Saved data entries »
<file path="src/rtl/sipo_frame_receiver_if.sv">
// Bit-strobe / serial-line / parallel-word bundle for sipo_frame_receiver.
//   en        : bit strobe, din is only looked at when high
//   din       : registered serial line, idles at 1
//   data      : last correctly framed word
//   valid     : one-cycle pulse when data has just been updated
//   frame_err : one-cycle pulse when the stop bit was sampled low
//   busy      : high while a frame is being received
// master = the side feeding bits in, slave = the receiver.
interface sipo_frame_receiver_if #(
    parameter int WIDTH = 8
);
    logic             en;
    logic             din;
    logic [WIDTH-1:0] data;
    logic             valid;
    logic             frame_err;
    logic             busy;

    modport master (
        output en, din,
        input  data, valid, frame_err, busy
    );

    modport slave (
        input  en, din,
        output data, valid, frame_err, busy
    );
endinterface

</file>
<file path="src/rtl/sipo_frame_receiver.sv">
// Serial-in, parallel-out frame receiver: start bit (0), WIDTH data bits
// LSB-first, stop bit (1). A good frame updates data and pulses valid for one
// cycle. A bad stop bit pulses frame_err and leaves data unchanged.
// Ports:
//   clk : clock, rising edge
//   rst : synchronous active-high reset, wins over en
//   bus : sipo_frame_receiver_if.slave (en, din in; data, valid, frame_err, busy out)
//
// state | meaning
// IDLE  | waiting for a start bit (din=0 on an enabled edge)
// SHIFT | shifting in WIDTH data bits, LSB first
// STOP  | next enabled bit is the stop bit
module sipo_frame_receiver #(
    parameter int WIDTH = 8
) (
    input  logic                  clk,
    input  logic                  rst,
    sipo_frame_receiver_if.slave  bus
);
    localparam int              CW   = $clog2(WIDTH);
    localparam logic [CW-1:0]   LAST = CW'(WIDTH - 1);

    typedef enum logic [1:0] {
        IDLE  = 2'd0,
        SHIFT = 2'd1,
        STOP  = 2'd2
    } state_t;

    state_t           state_q, state_d;
    logic [CW-1:0]    cnt_q, cnt_d;
    logic [WIDTH-1:0] shreg_q, shreg_d;
    logic [WIDTH-1:0] data_q, data_d;
    logic             valid_q, valid_d;
    logic             err_q, err_d;

    always_ff @(posedge clk) begin
        if (rst) begin
            state_q <= IDLE;
            cnt_q   <= '0;
            shreg_q <= '0;
            data_q  <= '0;
            valid_q <= 1'b0;
            err_q   <= 1'b0;
        end else begin
            state_q <= state_d;
            cnt_q   <= cnt_d;
            shreg_q <= shreg_d;
            data_q  <= data_d;
            valid_q <= valid_d;
            err_q   <= err_d;
        end
    end

    always_comb begin
        state_d = state_q;
        cnt_d   = cnt_q;
        shreg_d = shreg_q;
        data_d  = data_q;
        valid_d = 1'b0;
        err_d   = 1'b0;

        if (bus.en) begin
            case (state_q)
                IDLE: begin
                    if (!bus.din) begin
                        state_d = SHIFT;
                        cnt_d   = '0;
                    end
                end
                SHIFT: begin
                    // New bit enters at the MSB so the first data bit lands in bit 0.
                    shreg_d = {bus.din, shreg_q[WIDTH-1:1]};
                    cnt_d   = cnt_q + CW'(1);
                    if (cnt_q == LAST) begin
                        state_d = STOP;
                    end
                end
                STOP: begin
                    // A low stop bit is swallowed here, never reused as a start bit.
                    if (bus.din) begin
                        data_d  = shreg_q;
                        valid_d = 1'b1;
                    end else begin
                        err_d = 1'b1;
                    end
                    state_d = IDLE;
                end
                default: begin
                    state_d = IDLE;
                end
            endcase
        end
    end

    assign bus.data      = data_q;
    assign bus.valid     = valid_q;
    assign bus.frame_err = err_q;
    assign bus.busy      = (state_q == SHIFT) || (state_q == STOP);
endmodule

</file>
<file path="src/flat_wrapper.sv">
// flat-port wrapper written by rule: the top's interface ports become plain ports
module sipo_frame_receiver_flat 
#(
    parameter int WIDTH = 8
)
  (clk, rst, bus_en, bus_din, bus_data, bus_valid, bus_frame_err, bus_busy);
  sipo_frame_receiver_if #(.WIDTH(WIDTH)) bus_i ();
  input  logic clk;
  input  logic rst;
  input wire logic [$bits(bus_i.en)-1:0] bus_en;
  input wire logic [$bits(bus_i.din)-1:0] bus_din;
  output wire logic [$bits(bus_i.data)-1:0] bus_data;
  output wire logic [$bits(bus_i.valid)-1:0] bus_valid;
  output wire logic [$bits(bus_i.frame_err)-1:0] bus_frame_err;
  output wire logic [$bits(bus_i.busy)-1:0] bus_busy;
  assign bus_i.en = bus_en;
  assign bus_i.din = bus_din;
  assign bus_data = bus_i.data;
  assign bus_valid = bus_i.valid;
  assign bus_frame_err = bus_i.frame_err;
  assign bus_busy = bus_i.busy;
  sipo_frame_receiver #(.WIDTH(WIDTH)) u_core (.clk(clk), .rst(rst), .bus(bus_i));
endmodule
</file>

Exercise objective » Set down each record verbatim.

Expected output »
<file path="src/rtl/sipo_frame_receiver_if.sv">
// Bit-strobe / serial-line / parallel-word bundle for sipo_frame_receiver.
//   en        : bit strobe, din is only looked at when high
//   din       : registered serial line, idles at 1
//   data      : last correctly framed word
//   valid     : one-cycle pulse when data has just been updated
//   frame_err : one-cycle pulse when the stop bit was sampled low
//   busy      : high while a frame is being received
// master = the side feeding bits in, slave = the receiver.
interface sipo_frame_receiver_if #(
    parameter int WIDTH = 8
);
    logic             en;
    logic             din;
    logic [WIDTH-1:0] data;
    logic             valid;
    logic             frame_err;
    logic             busy;

    modport master (
        output en, din,
        input  data, valid, frame_err, busy
    );

    modport slave (
        input  en, din,
        output data, valid, frame_err, busy
    );
endinterface

</file>
<file path="src/rtl/sipo_frame_receiver.sv">
// Serial-in, parallel-out frame receiver: start bit (0), WIDTH data bits
// LSB-first, stop bit (1). A good frame updates data and pulses valid for one
// cycle. A bad stop bit pulses frame_err and leaves data unchanged.
// Ports:
//   clk : clock, rising edge
//   rst : synchronous active-high reset, wins over en
//   bus : sipo_frame_receiver_if.slave (en, din in; data, valid, frame_err, busy out)
//
// state | meaning
// IDLE  | waiting for a start bit (din=0 on an enabled edge)
// SHIFT | shifting in WIDTH data bits, LSB first
// STOP  | next enabled bit is the stop bit
module sipo_frame_receiver #(
    parameter int WIDTH = 8
) (
    input  logic                  clk,
    input  logic                  rst,
    sipo_frame_receiver_if.slave  bus
);
    localparam int              CW   = $clog2(WIDTH);
    localparam logic [CW-1:0]   LAST = CW'(WIDTH - 1);

    typedef enum logic [1:0] {
        IDLE  = 2'd0,
        SHIFT = 2'd1,
        STOP  = 2'd2
    } state_t;

    state_t           state_q, state_d;
    logic [CW-1:0]    cnt_q, cnt_d;
    logic [WIDTH-1:0] shreg_q, shreg_d;
    logic [WIDTH-1:0] data_q, data_d;
    logic             valid_q, valid_d;
    logic             err_q, err_d;

    always_ff @(posedge clk) begin
        if (rst) begin
            state_q <= IDLE;
            cnt_q   <= '0;
            shreg_q <= '0;
            data_q  <= '0;
            valid_q <= 1'b0;
            err_q   <= 1'b0;
        end else begin
            state_q <= state_d;
            cnt_q   <= cnt_d;
            shreg_q <= shreg_d;
            data_q  <= data_d;
            valid_q <= valid_d;
            err_q   <= err_d;
        end
    end

    always_comb begin
        state_d = state_q;
        cnt_d   = cnt_q;
        shreg_d = shreg_q;
        data_d  = data_q;
        valid_d = 1'b0;
        err_d   = 1'b0;

        if (bus.en) begin
            case (state_q)
                IDLE: begin
                    if (!bus.din) begin
                        state_d = SHIFT;
                        cnt_d   = '0;
                    end
                end
                SHIFT: begin
                    // New bit enters at the MSB so the first data bit lands in bit 0.
                    shreg_d = {bus.din, shreg_q[WIDTH-1:1]};
                    cnt_d   = cnt_q + CW'(1);
                    if (cnt_q == LAST) begin
                        state_d = STOP;
                    end
                end
                STOP: begin
                    // A low stop bit is swallowed here, never reused as a start bit.
                    if (bus.din) begin
                        data_d  = shreg_q;
                        valid_d = 1'b1;
                    end else begin
                        err_d = 1'b1;
                    end
                    state_d = IDLE;
                end
                default: begin
                    state_d = IDLE;
                end
            endcase
        end
    end

    assign bus.data      = data_q;
    assign bus.valid     = valid_q;
    assign bus.frame_err = err_q;
    assign bus.busy      = (state_q == SHIFT) || (state_q == STOP);
endmodule

</file>
<file path="src/flat_wrapper.sv">
// flat-port wrapper written by rule: the top's interface ports become plain ports
module sipo_frame_receiver_flat 
#(
    parameter int WIDTH = 8
)
  (clk, rst, bus_en, bus_din, bus_data, bus_valid, bus_frame_err, bus_busy);
  sipo_frame_receiver_if #(.WIDTH(WIDTH)) bus_i ();
  input  logic clk;
  input  logic rst;
  input wire logic [$bits(bus_i.en)-1:0] bus_en;
  input wire logic [$bits(bus_i.din)-1:0] bus_din;
  output wire logic [$bits(bus_i.data)-1:0] bus_data;
  output wire logic [$bits(bus_i.valid)-1:0] bus_valid;
  output wire logic [$bits(bus_i.frame_err)-1:0] bus_frame_err;
  output wire logic [$bits(bus_i.busy)-1:0] bus_busy;
  assign bus_i.en = bus_en;
  assign bus_i.din = bus_din;
  assign bus_data = bus_i.data;
  assign bus_valid = bus_i.valid;
  assign bus_frame_err = bus_i.frame_err;
  assign bus_busy = bus_i.busy;
  sipo_frame_receiver #(.WIDTH(WIDTH)) u_core (.clk(clk), .rst(rst), .bus(bus_i));
endmodule
</file>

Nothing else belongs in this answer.